___ Data shown

File: src/rtl/div_sequencer.sv
// div_sequencer: multi-cycle restoring divider for RV32M DIV/DIVU/REM/REMU with stall and done handshake
module div_sequencer (
  input  logic        clk,
  input  logic        reset,
  input  logic        start,
  input  logic [4:0]  aluop,
  input  logic [31:0] data1,
  input  logic [31:0] data2,
  input  logic        flush,
  output logic        busy,
  output logic        done,
  output logic [31:0] result
);
  localparam logic [4:0] OP_DIV  = 5'b01101;
  localparam logic [4:0] OP_DIVU = 5'b01110;
  localparam logic [4:0] OP_REM  = 5'b01111;
  localparam logic [4:0] OP_REMU = 5'b10000;
  typedef enum logic [1:0] {IDLE, RUN, FINISH} state_t;
  state_t state, next;
  logic [4:0]  cnt;
  logic        op_rem, sign1, sign2;
  logic [31:0] mag2, quo, rem;
  logic        is_div, in_signed, in_rem, accept, zero_div, ovf, special;
  logic [31:0] spec_val;
  logic [32:0] shifted;
  logic        ge;
  logic [31:0] quo_nx, rem_nx, fin;
  assign is_div    = aluop == OP_DIV || aluop == OP_DIVU || aluop == OP_REM || aluop == OP_REMU;
  assign in_signed = aluop == OP_DIV || aluop == OP_REM;
  assign in_rem    = aluop == OP_REM || aluop == OP_REMU;
  assign accept    = state == IDLE && start && !flush && is_div;
  assign zero_div  = data2 == '0;
  assign ovf       = in_signed && data1 == 32'h8000_0000 && data2 == 32'hffff_ffff;
  assign special   = zero_div || ovf;
  assign spec_val  = zero_div ? (in_rem ? data1 : 32'hffff_ffff) : (in_rem ? 32'h0 : 32'h8000_0000);
  // One restoring step: the dividend is shifted out of quo MSB-first while quotient bits fill from the bottom.
  assign shifted = {rem, quo[31]};
  assign ge      = shifted >= {1'b0, mag2};
  assign rem_nx  = ge ? shifted[31:0] - mag2 : shifted[31:0];
  assign quo_nx  = {quo[30:0], ge};
  assign fin     = op_rem ? (sign1 ? -rem_nx : rem_nx) : (sign1 ^ sign2 ? -quo_nx : quo_nx);
  assign busy    = accept || state == RUN;
  always_comb begin
    next = state;
    if (flush) next = IDLE;
    else if (accept) next = special ? FINISH : RUN;
    else if (state == RUN && cnt == 5'd0) next = FINISH;
    else if (state == FINISH) next = IDLE;
  end
  always_ff @(posedge clk)
    if (reset) state <= IDLE;
    else state <= next;
  always_ff @(posedge clk) begin
    if (reset) begin
      cnt    <= '0;
      result <= '0;
      done   <= 1'b0;
      op_rem <= 1'b0;
      sign1  <= 1'b0;
      sign2  <= 1'b0;
      mag2   <= '0;
      quo    <= '0;
      rem    <= '0;
    end else begin
      done <= next == FINISH;
      if (accept) begin
        op_rem <= in_rem;
        sign1  <= in_signed && data1[31];
        sign2  <= in_signed && data2[31];
        quo    <= in_signed && data1[31] ? -data1 : data1;
        mag2   <= in_signed && data2[31] ? -data2 : data2;
        rem    <= '0;
        cnt    <= 5'd31;
        if (special) result <= spec_val;
      end else if (state == RUN && !flush) begin
        quo <= quo_nx;
        rem <= rem_nx;
        cnt <= cnt - 5'd1;
        if (cnt == 5'd0) result <= fin;
      end
    end
  end
endmodule
===== src/rtl/bpsk_frame_pkg.sv =====
// Shared definitions for the BPSK framer and the matching receive deframer.
package bpsk_frame_pkg;

  typedef enum logic [2:0] {
    ST_IDLE,
    ST_PREAMBLE,
    ST_SYNC,
    ST_LEN,
    ST_PAYLOAD
  } tx_frame_state_t;

  localparam logic [15:0] SYNC_WORD_DEFAULT = 16'hD391;
  localparam int          SYNC_BITS_DEFAULT = 16;
  localparam int          LEN_BITS          = 8;

endpackage


===== src/rtl/bpsk_tx_framer_if.sv =====
// Payload byte stream handshake between a byte source and the framer.
interface bpsk_tx_framer_if;
  logic [7:0] s_data;
  logic       s_valid;
  logic       s_ready;

  modport master (output s_data, output s_valid, input s_ready);
  modport slave  (input s_data, input s_valid, output s_ready);
endinterface


===== src/rtl/bpsk_tx_framer_bit_timer.sv =====
// Free-running bit period counter; bit_tick marks the last clock of each bit.
module bit_timer #(
  parameter int CLKS_PER_BIT = 20
) (
  input  logic clk,
  input  logic rst,
  input  logic en,
  output logic bit_tick
);

  localparam int            CW   = (CLKS_PER_BIT > 1) ? $clog2(CLKS_PER_BIT) : 1;
  localparam logic [CW-1:0] LAST = CW'(CLKS_PER_BIT - 1);

  logic [CW-1:0] cnt;

  // Held at zero while disabled so the first bit of a frame gets a full period.
  always_ff @(posedge clk or posedge rst) begin
    if (rst)                    cnt <= '0;
    else if (!en || cnt == LAST) cnt <= '0;
    else                        cnt <= cnt + 1'b1;
  end

  assign bit_tick = en && (cnt == LAST);

endmodule


===== src/rtl/bpsk_tx_framer.sv =====
// Frame serialiser feeding the BPSK modulator: preamble, sync, length, payload,
// MSB first, one bit per CLKS_PER_BIT clocks with no gaps inside a frame.
module bpsk_tx_framer
  import bpsk_frame_pkg::*;
#(
  parameter int                   CLKS_PER_BIT  = 20,
  parameter int                   PREAMBLE_BITS = 32,
  parameter int                   SYNC_BITS     = SYNC_BITS_DEFAULT,
  parameter logic [SYNC_BITS-1:0] SYNC_WORD     = SYNC_BITS'(SYNC_WORD_DEFAULT)
) (
  input  logic                   clk,
  input  logic                   rst,
  input  logic                   start,
  input  logic [7:0]             len,
  bpsk_tx_framer_if.slave        s,
  output logic                   bit_out,
  output logic                   bit_valid,
  output logic                   busy,
  output logic                   done,
  output logic                   underrun
);

  localparam int SR_W  = (SYNC_BITS > LEN_BITS) ? SYNC_BITS : LEN_BITS;
  localparam int MAXF  = (PREAMBLE_BITS > SR_W) ? PREAMBLE_BITS : SR_W;
  localparam int CNT_W = $clog2(MAXF) + 1;

  tx_frame_state_t state, state_next;
  logic [CNT_W-1:0] bit_cnt, last_idx;
  logic [SR_W-1:0]  sr;
  logic [7:0]       len_q, byte_cnt, acc_cnt, buf_data;
  logic             buf_full, bit_tick, field_end;
  logic             done_set, under_set, load_sync, load_len, pop_buf;

  bit_timer #(.CLKS_PER_BIT(CLKS_PER_BIT)) u_bit_timer (
    .clk      (clk),
    .rst      (rst),
    .en       (state != ST_IDLE),
    .bit_tick (bit_tick)
  );

  always_comb begin
    case (state)
      ST_PREAMBLE: last_idx = CNT_W'(PREAMBLE_BITS - 1);
      ST_SYNC:     last_idx = CNT_W'(SYNC_BITS - 1);
      default:     last_idx = CNT_W'(LEN_BITS - 1);
    endcase
  end

  assign field_end = bit_tick && (bit_cnt == last_idx);
  assign bit_valid = (state != ST_IDLE);
  assign busy      = (state != ST_IDLE);
  // Only registered terms, so an accepted byte lands the cycle after the handshake.
  assign s.s_ready = (state == ST_SYNC || state == ST_LEN || state == ST_PAYLOAD)
                     && !buf_full && (acc_cnt < len_q);

  always_ff @(posedge clk or posedge rst) begin
    if (rst) state <= ST_IDLE;
    else     state <= state_next;
  end

  always_comb begin
    state_next = state;
    done_set   = 1'b0;
    under_set  = 1'b0;
    load_sync  = 1'b0;
    load_len   = 1'b0;
    pop_buf    = 1'b0;
    case (state)
      ST_IDLE:     if (start) state_next = ST_PREAMBLE;
      ST_PREAMBLE: if (field_end) begin state_next = ST_SYNC; load_sync = 1'b1; end
      ST_SYNC:     if (field_end) begin state_next = ST_LEN;  load_len  = 1'b1; end
      ST_LEN, ST_PAYLOAD: begin
        if (field_end) begin
          if ((state == ST_LEN && len_q == 8'd0) ||
              (state == ST_PAYLOAD && byte_cnt == len_q)) begin
            state_next = ST_IDLE;
            done_set   = 1'b1;
          end else if (buf_full) begin
            state_next = ST_PAYLOAD;
            pop_buf    = 1'b1;
          end else begin
            state_next = ST_IDLE;
            under_set  = 1'b1;
          end
        end
      end
      default: state_next = ST_IDLE;
    endcase
  end

  always_ff @(posedge clk or posedge rst) begin
    if (rst) begin
      done     <= 1'b0;
      underrun <= 1'b0;
      bit_out  <= 1'b0;
      bit_cnt  <= '0;
      sr       <= '0;
      len_q    <= '0;
      byte_cnt <= '0;
    end else begin
      done     <= done_set;
      underrun <= under_set;
      if (state == ST_IDLE) begin
        bit_out <= start;
        bit_cnt <= '0;
        if (start) begin
          len_q    <= len;
          byte_cnt <= '0;
        end
      end else if (state_next == ST_IDLE) begin
        bit_out <= 1'b0;
      end else if (load_sync) begin
        sr      <= SR_W'(SYNC_WORD) << (SR_W - SYNC_BITS);
        bit_out <= SYNC_WORD[SYNC_BITS-1];
        bit_cnt <= '0;
      end else if (load_len) begin
        sr      <= SR_W'(len_q) << (SR_W - LEN_BITS);
        bit_out <= len_q[7];
        bit_cnt <= '0;
      end else if (pop_buf) begin
        sr       <= SR_W'(buf_data) << (SR_W - LEN_BITS);
        bit_out  <= buf_data[7];
        bit_cnt  <= '0;
        byte_cnt <= byte_cnt + 8'd1;
      end else if (bit_tick) begin
        bit_cnt <= bit_cnt + 1'b1;
        if (state == ST_PREAMBLE) begin
          bit_out <= ~bit_out;
        end else begin
          sr      <= sr << 1;
          bit_out <= sr[SR_W-2];
        end
      end
    end
  end

  // Holding buffer: pop at a payload byte boundary and fill never coincide,
  // because filling requires it empty and popping requires it full.
  always_ff @(posedge clk or posedge rst) begin
    if (rst) begin
      buf_full <= 1'b0;
      buf_data <= '0;
      acc_cnt  <= '0;
    end else if (state == ST_IDLE) begin
      if (start) begin
        buf_full <= 1'b0;
        acc_cnt  <= '0;
      end
    end else begin
      if (pop_buf) buf_full <= 1'b0;
      if (s.s_valid && s.s_ready) begin
        buf_data <= s.s_data;
        buf_full <= 1'b1;
        acc_cnt  <= acc_cnt + 8'd1;
      end
    end
  end

endmodule
--- src/rtl/kernel_launch_if.sv ---
// Host-request, dispatcher-control and status bundle for the kernel launch sequencer.
interface kernel_launch_if #(
  parameter int DEPTH = 4
);
  localparam int PW = $clog2(DEPTH) + 1;

  logic          req_valid;
  logic          req_ready;
  logic [7:0]    req_thread_count;
  logic          dispatch_reset;
  logic          dispatch_start;
  logic [7:0]    dispatch_thread_count;
  logic          dispatch_done;
  logic          kernel_done;
  logic          kernel_error;
  logic          busy;
  logic [PW-1:0] pending;
  logic [31:0]   last_cycles;
  logic [15:0]   completed;

  modport master (
    output req_valid, req_thread_count, dispatch_done,
    input  req_ready, dispatch_reset, dispatch_start, dispatch_thread_count,
    input  kernel_done, kernel_error, busy, pending, last_cycles, completed
  );

  modport slave (
    input  req_valid, req_thread_count, dispatch_done,
    output req_ready, dispatch_reset, dispatch_start, dispatch_thread_count,
    output kernel_done, kernel_error, busy, pending, last_cycles, completed
  );
endinterface
===== config.mk =====
export PLATFORM = sky130hd
export DESIGN_NAME = seq_pattern_tx
export DESIGN_NICKNAME = d
export VERILOG_FILES = /design/src/rtl/seq_pattern_tx.sv
export SDC_FILE = /design/constraint.sdc
export NUM_CORES = 1
export LEC_CHECK = 0
export BUFFER_PORTS_ARGS = -buffer_cell sky130_fd_sc_hd__buf_2
export CAP_MARGIN = 20
export CORE_AREA = 4 4 56 53
export CTS_BUF_LIST = sky130_fd_sc_hd__clkbuf_8
export CTS_CLUSTER_DIAMETER = 100
export DETAILED_ROUTE_END_ITERATION = 7
export DIE_AREA = 0 0 60 57
export PLACE_DENSITY = 0.72
export RECOVER_POWER = 25
export SLEW_MARGIN = 30
export SYNTH_ARGS = -nofsm -noshare
export SYNTH_HDL_FRONTEND = slang
export SYNTH_SLANG_ARGS = --single-unit

===== constraint.sdc =====
create_clock -name clk -period 2.6 [get_ports clk]
set_input_delay 0.39 -clock clk [delete_from_list [all_inputs] [get_ports clk]]
set_output_delay 0.39 -clock clk [all_outputs]
set_load 0.02 [all_outputs]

______

Exercise aim: The answer must consist of every line above that contains the word "constraint".

Written answer:
export SDC_FILE = /design/constraint.sdc
===== constraint.sdc =====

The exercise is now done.